[Data entries]
[Start of Attachment]
<file path="src/rtl/hazard_pkg.sv">
// Shared types for the pipeline hazard controller: controller state and the
// grouped stall/flush vector handed to the pipeline registers.
package hazard_pkg;

    localparam int REG_W_DEF  = 5;
    localparam int PERF_W_DEF = 32;

    typedef enum logic [1:0] {
        RUN       = 2'd0,
        DIV_WAIT  = 2'd1,
        EXC_DRAIN = 2'd2
    } ctrl_state_e;

    // stall[4:0] = {F, D, E, M, W}; flush[3:0] = {D, E, M, W}
    typedef struct packed {
        logic [4:0] stall;
        logic [3:0] flush;
    } stall_flush_t;

endpackage

</file>
<file path="src/rtl/pipe_hazard_ctrl_if.sv">
// Signal bundle between the pipeline datapath (master) and the hazard
// controller (slave).
interface pipe_hazard_ctrl_if #(
    parameter int REG_W  = 5,
    parameter int PERF_W = 32
);
    logic [REG_W-1:0]  rsD, rtD, rtE, writeregE, writeregM;
    logic              branchD, regwriteE, memtoregE, memtoregM;
    logic              div_startE, div_done, i_stall, d_stall, excM, eretM;
    logic              stallF, stallD, stallE, stallM, stallW;
    logic              flushD, flushE, flushM, flushW;
    logic              pc_redirect, pc_sel_epc, div_start, div_cancel;
    logic [PERF_W-1:0] stall_cnt;

    modport master (
        output rsD, rtD, rtE, writeregE, writeregM, branchD, regwriteE,
               memtoregE, memtoregM, div_startE, div_done, i_stall, d_stall,
               excM, eretM,
        input  stallF, stallD, stallE, stallM, stallW, flushD, flushE, flushM,
               flushW, pc_redirect, pc_sel_epc, div_start, div_cancel, stall_cnt
    );

    modport slave (
        input  rsD, rtD, rtE, writeregE, writeregM, branchD, regwriteE,
               memtoregE, memtoregM, div_startE, div_done, i_stall, d_stall,
               excM, eretM,
        output stallF, stallD, stallE, stallM, stallW, flushD, flushE, flushM,
               flushW, pc_redirect, pc_sel_epc, div_start, div_cancel, stall_cnt
    );
endinterface

</file>
<file path="src/rtl/hazard_detect.sv">
// Register-index comparisons for load-use and branch-operand hazards.
module hazard_detect #(
    parameter int REG_W = 5
) (
    input  logic [REG_W-1:0] rsD,
    input  logic [REG_W-1:0] rtD,
    input  logic             branchD,
    input  logic [REG_W-1:0] rtE,
    input  logic [REG_W-1:0] writeregE,
    input  logic             regwriteE,
    input  logic             memtoregE,
    input  logic [REG_W-1:0] writeregM,
    input  logic             memtoregM,
    output logic             lw_stall,
    output logic             br_stall
);
    localparam logic [REG_W-1:0] ZERO_REG = {REG_W{1'b0}};

    logic e_hit_s;
    logic m_hit_s;

    // $0 is hardwired, so a write to it never creates a dependency
    assign lw_stall = memtoregE && (rtE != ZERO_REG) && ((rtE == rsD) || (rtE == rtD));
    assign e_hit_s  = regwriteE && (writeregE != ZERO_REG) &&
                      ((writeregE == rsD) || (writeregE == rtD));
    assign m_hit_s  = memtoregM && (writeregM != ZERO_REG) &&
                      ((writeregM == rsD) || (writeregM == rtD));
    assign br_stall = branchD && (e_hit_s || m_hit_s);

endmodule

</file>
<file path="src/rtl/pipe_hazard_ctrl.sv">
// Central stall/flush sequencer: resolves data hazards, waits on memory and the
// divider, and defers exception flushes until AXI traffic has drained.
module pipe_hazard_ctrl
    import hazard_pkg::*;
#(
    parameter int REG_W  = REG_W_DEF,
    parameter int PERF_W = PERF_W_DEF
) (
    input  logic               clk,
    input  logic               rst,
    pipe_hazard_ctrl_if.slave  bus
);
    localparam stall_flush_t SF_NONE = '{stall: 5'b00000, flush: 4'b0000};

    ctrl_state_e       state_q, state_d;
    logic              eret_q, eret_d;
    logic              pend_q, pend_d;
    logic [PERF_W-1:0] cnt_q, cnt_d;
    stall_flush_t      sf_s;
    logic              redir_s, sel_s, dstart_s, dcancel_s;
    logic              mem_stall_s, lw_stall_s, br_stall_s;

    hazard_detect #(.REG_W(REG_W)) u_detect (
        .rsD       (bus.rsD),
        .rtD       (bus.rtD),
        .branchD   (bus.branchD),
        .rtE       (bus.rtE),
        .writeregE (bus.writeregE),
        .regwriteE (bus.regwriteE),
        .memtoregE (bus.memtoregE),
        .writeregM (bus.writeregM),
        .memtoregM (bus.memtoregM),
        .lw_stall  (lw_stall_s),
        .br_stall  (br_stall_s)
    );

    assign mem_stall_s = bus.i_stall | bus.d_stall;

    // Priority: exception > memory wait > divider wait > data hazard
    always_comb begin
        state_d   = state_q;
        eret_d    = eret_q;
        pend_d    = pend_q;
        sf_s      = SF_NONE;
        redir_s   = 1'b0;
        sel_s     = 1'b0;
        dstart_s  = 1'b0;
        dcancel_s = 1'b0;
        case (state_q)
            RUN, DIV_WAIT: begin
                if (bus.excM) begin
                    dcancel_s = (state_q == DIV_WAIT);
                    pend_d    = 1'b0;
                    if (mem_stall_s) begin
                        sf_s.stall = 5'b11111;
                        eret_d     = bus.eretM;
                        state_d    = EXC_DRAIN;
                    end else begin
                        sf_s.flush = 4'b1111;
                        redir_s    = 1'b1;
                        sel_s      = bus.eretM;
                        state_d    = RUN;
                    end
                end else if (mem_stall_s) begin
                    sf_s.stall = 5'b11111;
                    // a completion seen during a memory wait must not be lost
                    if ((state_q == DIV_WAIT) && bus.div_done) begin
                        pend_d = 1'b1;
                    end else begin
                        pend_d = pend_q;
                    end
                end else if (state_q == DIV_WAIT) begin
                    if (bus.div_done || pend_q) begin
                        pend_d  = 1'b0;
                        state_d = RUN;
                    end else begin
                        sf_s.stall = 5'b11100;
                        sf_s.flush = 4'b0010;
                    end
                end else if (bus.div_startE) begin
                    // the divide must stay in E until its result is ready
                    dstart_s   = 1'b1;
                    sf_s.stall = 5'b11100;
                    sf_s.flush = 4'b0010;
                    state_d    = DIV_WAIT;
                end else if (lw_stall_s || br_stall_s) begin
                    sf_s.stall = 5'b11000;
                    sf_s.flush = 4'b0100;
                end else begin
                    sf_s = SF_NONE;
                end
            end
            EXC_DRAIN: begin
                if (mem_stall_s) begin
                    sf_s.stall = 5'b11111;
                end else begin
                    sf_s.flush = 4'b1111;
                    redir_s    = 1'b1;
                    sel_s      = eret_q;
                    state_d    = RUN;
                end
            end
            default: begin
                state_d = RUN;
            end
        endcase
    end

    assign cnt_d = bus.stallF ? (cnt_q + {{(PERF_W-1){1'b0}}, 1'b1}) : cnt_q;

    // State, latched ERET flag, pending divider completion and stall counter
    always_ff @(posedge clk) begin
        if (rst) begin
            state_q <= RUN;
            eret_q  <= 1'b0;
            pend_q  <= 1'b0;
            cnt_q   <= {PERF_W{1'b0}};
        end else begin
            state_q <= state_d;
            eret_q  <= eret_d;
            pend_q  <= pend_d;
            cnt_q   <= cnt_d;
        end
    end

    assign bus.stallF      = ~rst & sf_s.stall[4];
    assign bus.stallD      = ~rst & sf_s.stall[3];
    assign bus.stallE      = ~rst & sf_s.stall[2];
    assign bus.stallM      = ~rst & sf_s.stall[1];
    assign bus.stallW      = ~rst & sf_s.stall[0];
    assign bus.flushD      = ~rst & sf_s.flush[3];
    assign bus.flushE      = ~rst & sf_s.flush[2];
    assign bus.flushM      = ~rst & sf_s.flush[1];
    assign bus.flushW      = ~rst & sf_s.flush[0];
    assign bus.pc_redirect = ~rst & redir_s;
    assign bus.pc_sel_epc  = ~rst & sel_s;
    assign bus.div_start   = ~rst & dstart_s;
    assign bus.div_cancel  = ~rst & dcancel_s;
    assign bus.stall_cnt   = cnt_q;

endmodule

</file>
<file path="src/flat_wrapper.sv">
// flat-port wrapper written by rule: the top's interface ports become plain ports
module pipe_hazard_ctrl_flat import hazard_pkg::*;
#(
    parameter int REG_W  = REG_W_DEF,
    parameter int PERF_W = PERF_W_DEF
)
  (clk, rst, bus_rsD, bus_rtD, bus_rtE, bus_writeregE, bus_writeregM, bus_branchD, bus_regwriteE, bus_memtoregE, bus_memtoregM, bus_div_startE, bus_div_done, bus_i_stall, bus_d_stall, bus_excM, bus_eretM, bus_stallF, bus_stallD, bus_stallE, bus_stallM, bus_stallW, bus_flushD, bus_flushE, bus_flushM, bus_flushW, bus_pc_redirect, bus_pc_sel_epc, bus_div_start, bus_div_cancel, bus_stall_cnt);
  pipe_hazard_ctrl_if #(.REG_W(REG_W), .PERF_W(PERF_W)) bus_i ();
  input  logic clk;
  input  logic rst;
  input wire logic [$bits(bus_i.rsD)-1:0] bus_rsD;
  input wire logic [$bits(bus_i.rtD)-1:0] bus_rtD;
  input wire logic [$bits(bus_i.rtE)-1:0] bus_rtE;
  input wire logic [$bits(bus_i.writeregE)-1:0] bus_writeregE;
  input wire logic [$bits(bus_i.writeregM)-1:0] bus_writeregM;
  input wire logic [$bits(bus_i.branchD)-1:0] bus_branchD;
  input wire logic [$bits(bus_i.regwriteE)-1:0] bus_regwriteE;
  input wire logic [$bits(bus_i.memtoregE)-1:0] bus_memtoregE;
  input wire logic [$bits(bus_i.memtoregM)-1:0] bus_memtoregM;
  input wire logic [$bits(bus_i.div_startE)-1:0] bus_div_startE;
  input wire logic [$bits(bus_i.div_done)-1:0] bus_div_done;
  input wire logic [$bits(bus_i.i_stall)-1:0] bus_i_stall;
  input wire logic [$bits(bus_i.d_stall)-1:0] bus_d_stall;
  input wire logic [$bits(bus_i.excM)-1:0] bus_excM;
  input wire logic [$bits(bus_i.eretM)-1:0] bus_eretM;
  output wire logic [$bits(bus_i.stallF)-1:0] bus_stallF;
  output wire logic [$bits(bus_i.stallD)-1:0] bus_stallD;
  output wire logic [$bits(bus_i.stallE)-1:0] bus_stallE;
  output wire logic [$bits(bus_i.stallM)-1:0] bus_stallM;
  output wire logic [$bits(bus_i.stallW)-1:0] bus_stallW;
  output wire logic [$bits(bus_i.flushD)-1:0] bus_flushD;
  output wire logic [$bits(bus_i.flushE)-1:0] bus_flushE;
  output wire logic [$bits(bus_i.flushM)-1:0] bus_flushM;
  output wire logic [$bits(bus_i.flushW)-1:0] bus_flushW;
  output wire logic [$bits(bus_i.pc_redirect)-1:0] bus_pc_redirect;
  output wire logic [$bits(bus_i.pc_sel_epc)-1:0] bus_pc_sel_epc;
  output wire logic [$bits(bus_i.div_start)-1:0] bus_div_start;
  output wire logic [$bits(bus_i.div_cancel)-1:0] bus_div_cancel;
  output wire logic [$bits(bus_i.stall_cnt)-1:0] bus_stall_cnt;
  assign bus_i.rsD = bus_rsD;
  assign bus_i.rtD = bus_rtD;
  assign bus_i.rtE = bus_rtE;
  assign bus_i.writeregE = bus_writeregE;
  assign bus_i.writeregM = bus_writeregM;
  assign bus_i.branchD = bus_branchD;
  assign bus_i.regwriteE = bus_regwriteE;
  assign bus_i.memtoregE = bus_memtoregE;
  assign bus_i.memtoregM = bus_memtoregM;
  assign bus_i.div_startE = bus_div_startE;
  assign bus_i.div_done = bus_div_done;
  assign bus_i.i_stall = bus_i_stall;
  assign bus_i.d_stall = bus_d_stall;
  assign bus_i.excM = bus_excM;
  assign bus_i.eretM = bus_eretM;
  assign bus_stallF = bus_i.stallF;
  assign bus_stallD = bus_i.stallD;
  assign bus_stallE = bus_i.stallE;
  assign bus_stallM = bus_i.stallM;
  assign bus_stallW = bus_i.stallW;
  assign bus_flushD = bus_i.flushD;
  assign bus_flushE = bus_i.flushE;
  assign bus_flushM = bus_i.flushM;
  assign bus_flushW = bus_i.flushW;
  assign bus_pc_redirect = bus_i.pc_redirect;
  assign bus_pc_sel_epc = bus_i.pc_sel_epc;
  assign bus_div_start = bus_i.div_start;
  assign bus_div_cancel = bus_i.div_cancel;
  assign bus_stall_cnt = bus_i.stall_cnt;
  pipe_hazard_ctrl #(.REG_W(REG_W), .PERF_W(PERF_W)) u_core (.clk(clk), .rst(rst), .bus(bus_i));
endmodule
</file>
[End of Attachment]
Retype the portion of the data above that starts on the line with "bus_div_start, bus_div_cancel, bus_stall_cnt);" and finishes on the line with "output wire logic [$bits(bus_i.flushW)-1:0]", including both of those lines.

__Response to this task__:
  (clk, rst, bus_rsD, bus_rtD, bus_rtE, bus_writeregE, bus_writeregM, bus_branchD, bus_regwriteE, bus_memtoregE, bus_memtoregM, bus_div_startE, bus_div_done, bus_i_stall, bus_d_stall, bus_excM, bus_eretM, bus_stallF, bus_stallD, bus_stallE, bus_stallM, bus_stallW, bus_flushD, bus_flushE, bus_flushM, bus_flushW, bus_pc_redirect, bus_pc_sel_epc, bus_div_start, bus_div_cancel, bus_stall_cnt);
  pipe_hazard_ctrl_if #(.REG_W(REG_W), .PERF_W(PERF_W)) bus_i ();
  input  logic clk;
  input  logic rst;
  input wire logic [$bits(bus_i.rsD)-1:0] bus_rsD;
  input wire logic [$bits(bus_i.rtD)-1:0] bus_rtD;
  input wire logic [$bits(bus_i.rtE)-1:0] bus_rtE;
  input wire logic [$bits(bus_i.writeregE)-1:0] bus_writeregE;
  input wire logic [$bits(bus_i.writeregM)-1:0] bus_writeregM;
  input wire logic [$bits(bus_i.branchD)-1:0] bus_branchD;
  input wire logic [$bits(bus_i.regwriteE)-1:0] bus_regwriteE;
  input wire logic [$bits(bus_i.memtoregE)-1:0] bus_memtoregE;
  input wire logic [$bits(bus_i.memtoregM)-1:0] bus_memtoregM;
  input wire logic [$bits(bus_i.div_startE)-1:0] bus_div_startE;
  input wire logic [$bits(bus_i.div_done)-1:0] bus_div_done;
  input wire logic [$bits(bus_i.i_stall)-1:0] bus_i_stall;
  input wire logic [$bits(bus_i.d_stall)-1:0] bus_d_stall;
  input wire logic [$bits(bus_i.excM)-1:0] bus_excM;
  input wire logic [$bits(bus_i.eretM)-1:0] bus_eretM;
  output wire logic [$bits(bus_i.stallF)-1:0] bus_stallF;
  output wire logic [$bits(bus_i.stallD)-1:0] bus_stallD;
  output wire logic [$bits(bus_i.stallE)-1:0] bus_stallE;
  output wire logic [$bits(bus_i.stallM)-1:0] bus_stallM;
  output wire logic [$bits(bus_i.stallW)-1:0] bus_stallW;
  output wire logic [$bits(bus_i.flushD)-1:0] bus_flushD;
  output wire logic [$bits(bus_i.flushE)-1:0] bus_flushE;
  output wire logic [$bits(bus_i.flushM)-1:0] bus_flushM;
  output wire logic [$bits(bus_i.flushW)-1:0] bus_flushW;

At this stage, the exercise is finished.